Several stories recently in the news call for a fresh look at patent law. For the last few months there has, quite rightly, been great consternation throughout the software world over Amazon.com’s “one-click” patent, whereby the company has patented the idea of purchasing items with a single mouse click. James Gleick, writing in the NY Times Sunday Magazine of March 12, said: “When 21st-century historians look back at the breakdown of the United States patent system, they will see a turning point in the case of Jeff Bezos and Amazon.com and their special invention: ‘The patented One Click feature,’ Bezos calls it.”
More horrifically, British Telecom announced a couple of weeks ago that they have a patent on hyperlinks, and that they mean to begin enforcing it. Apparently, in 1989, someone at BT succeeded in registering this patent, despite several decades of “prior art.” After doing nothing with it for over a decade, BT suddenly woke up to the fact that they had the opportunity to collect tolls on the Information Superhighway.
Adding to the list of current worries, the completion of the mapping of the human genome last month raises the specter of the patenting of genetic information.
As Gleick says, “In ways that could not have been predicted even a few years ago, the patent system is in crisis.” Innovation in high technology fields is overwhelming the capabilities of patent examiners, who cannot be expected to judge these issues well. It is impossible for a trained engineer working full-time in a specialized section of the computer field, say, database technology, to keep up with more than a small percentage of the advances in the area.
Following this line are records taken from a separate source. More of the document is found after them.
Context: an optimization exercise on an open-source flow, tuned for small area, a short achievable clock period and few clock cycles per item. The choices shown serve that exercise and are no tape-out recipe. Only simulation tests tie the RTL to the original design; equivalence was not proved.

ember:
==> flow/design.v <==
`timescale 1ns/1ps
module average #(
    parameter NOF_BITS = 32,
    parameter WIDTH = 32
) (
    input  wire                     clk,
    input  wire                     rst_n,
    input  wire                     start,
    input  wire                     data_first,
    input  wire                     data_last,
    input  wire [NOF_BITS-1:0]      data_in,
    output wire [NOF_BITS:0]        data_out,
    output reg                      busy,
    output reg                      TO,
    output reg                      done
);
    reg        wt, bz, dv, lst;
    reg [5:0]  c;           
    reg [31:0] din;         
    reg [16:0] cnt;         
    reg [7:0]  n3;          
    reg [32:0] q;           
    wire [15:0] r = din[15:0];
    wire fast = (cnt[16:6] == 11'd0);
    wire [5:0] r0 = {r[5:1], r[0] | q[32]};    
    wire [7:0] t  = {r0, q[31:30]};
    wire [7:0] d1, d2, d3;
    wire ge1, ge2, ge3;
    pfx_add #(8) u_d1 (.a(t), .b(~{2'b0, cnt[5:0]}),       .ci(1'b1), .s(d1), .co(ge1));
    pfx_add #(8) u_d2 (.a(t), .b(~{1'b0, cnt[5:0], 1'b0}), .ci(1'b1), .s(d2), .co(ge2));
    pfx_add #(8) u_d3 (.a(t), .b(~n3),                     .ci(1'b1), .s(d3), .co(ge3));
    wire [5:0] fr = ge3 ? d3[5:0] : ge2 ? d2[5:0] : ge1 ? d1[5:0] : t[5:0];
    wire [1:0] fd = {ge2, ge3 | (ge1 & !ge2)};
    wire [16:0] st = {r[15:1], r0[0], q[31]};
    wire [16:0] sd;
    wire        sge;
    pfx_add #(17) u_sd (.a(st), .b(~cnt), .ci(1'b1), .s(sd), .co(sge));
    wire [15:0] sr = sge ? sd[15:0] : st[15:0];
    wire [32:0] acc;
    pfx_add #(33) u_acc (.a(q), .b({1'b0, din}), .ci(1'b0), .s(acc), .co());
    wire [5:0] load = (fast && cnt[5:0] != 6'd63) ? 6'd48 : 6'd32;
    wire       one  = fast && cnt[5:0] == 6'd0;    
    always @(posedge clk) begin
        din[31:16] <= data_in[31:16];
        if (dv) begin
            q <= fast ? {1'b0, q[29:0], fd} : {1'b0, q[30:0], sge};
            din[15:0] <= fast ? {sr[15:6], fr} : sr;
        end else if (bz) begin
            q <= acc;
            din[15:0] <= lst ? 16'd0 : data_in[15:0];    
        end else begin
            q <= 33'd0;    
            din[15:0] <= data_in[15:0];
        end
        if (!bz) begin
            cnt <= 17'd0;
            n3  <= 8'd0;
        end else if (!dv) begin
            cnt <= cnt + 17'd1;
            n3  <= n3 + 8'd3;
        end
        if (wt || dv) c <= c + 6'd1;
        else if (bz) c <= load;
        else c <= 6'd0;
    end
    wire to_n   = wt && c == 6'd11;
    wire accept = wt && !to_n && data_first && c < 6'd10;
    wire fin    = bz && (dv ? c == 6'd63 : lst && one);
    wire bz_n   = accept || (bz && !fin);
    always @(posedge clk) begin
        busy <= bz_n;
        TO   <= to_n;
        done <= fin;
    end
    always @(posedge clk or negedge rst_n) begin
        if (!rst_n) begin
            wt  <= 1'b0;
            bz  <= 1'b0;
            dv  <= 1'b0;
            lst <= 1'b0;
        end else begin
            lst <= data_last;
            bz  <= bz_n;
            if (wt) begin
                if (to_n || accept)
                    wt <= 1'b0;
            end else if (bz) begin
                if (fin)
                    dv <= 1'b0;
                else if (!dv && lst)
                    dv <= 1'b1;
            end else if (start) begin
                wt <= 1'b1;
            end
        end
    end
    assign data_out = q[32:0];
endmodule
However, this is not really a new problem, but, rather, the worsening of an old one. Gleick quotes the commissioner of Patents and Trademarks, Q. Todd Dickinson, as claiming: “The patent system has done its job for two centuries of protecting and nurturing and rewarding innovation. The system has worked.”
But what is the evidence that patent law ever “worked”? Certainly, the U.S. has had a great history of invention. Some of these inventions might not have existed if patents did not exist. On the other hand, we may have had other inventions that would have existed except for patent law. The late economist Murray Rothbard says, in Man, Economy and State:
It is by no means self-evident that patents encourage an increased absolute quantity of research expenditures. But certainly patents distort the type of research expenditure being conducted. For while it is true that the first discoverer benefits from the privilege, it is also true that competitors are excluded from production in the area of the patent for many years... Moreover, the patentee is himself discouraged from engaging in further research in this field, for the privilege permits him to rest on his laurels....
And, as intellectual property lawyer Stephan Kinsella points out, “...maybe more money for R&D would be available if it were not being spent on patents and lawsuits.”
The idea that patent law “used to work” relies heavily on the indefensible notion that someone could objectively determine whether “too little” invention is occurring. Gleick says, “[Patent law] fueled industrial progress in the early United States...” But how does he know? Did he examine the history of an alternate-universe United States and observe that it had less industrial progress? All we can say for certain is that the early United States had both patent law and rapid industrial progress. Perhaps it had rapid industrial progress despite patent law. Or perhaps it was powdery wigs that led to America’s prosperity. We can gain an understanding of whether patent law “worked” only with the aid of a coherent theory of property rights and their effect on economic progress.
If we examine these foundations, we find that patents are not grounded in common law notions of property rights, but, instead, are a government intervention that strips the property rights of those who, through independent invention, arrive at the same device as a patent holder. To again quote Rothbard, “Patents prevent a man from using his invention even though all the property is his and he has not stolen the invention, either explicitly or implicitly, from the first inventor.”
Most of the positive aspects of patents can be gained through trade secrets and licensing agreements, while avoiding many of these negative ones. The conclusion of Gleick’s article is well reasoned and persuasive--except that what he views as an argument for “reforming” the patent system is actually an argument for eliminating it:
One thing is certain: the modern Internet entrepreneur is not a species in need of extra government incentives. If one-click ordering had not been patentable, surely Jeff Bezos would have invented it anyway in May 1997, put it to work in September 1998 and seen it copied in subsequent years by Barnes & Noble and thousands of other Internet merchants, all learning from his success, to the benefit of consumers.
Surely he would have become a very rich man; and his future success would depend on his ability to continue outperforming his competitors, and to continue innovating.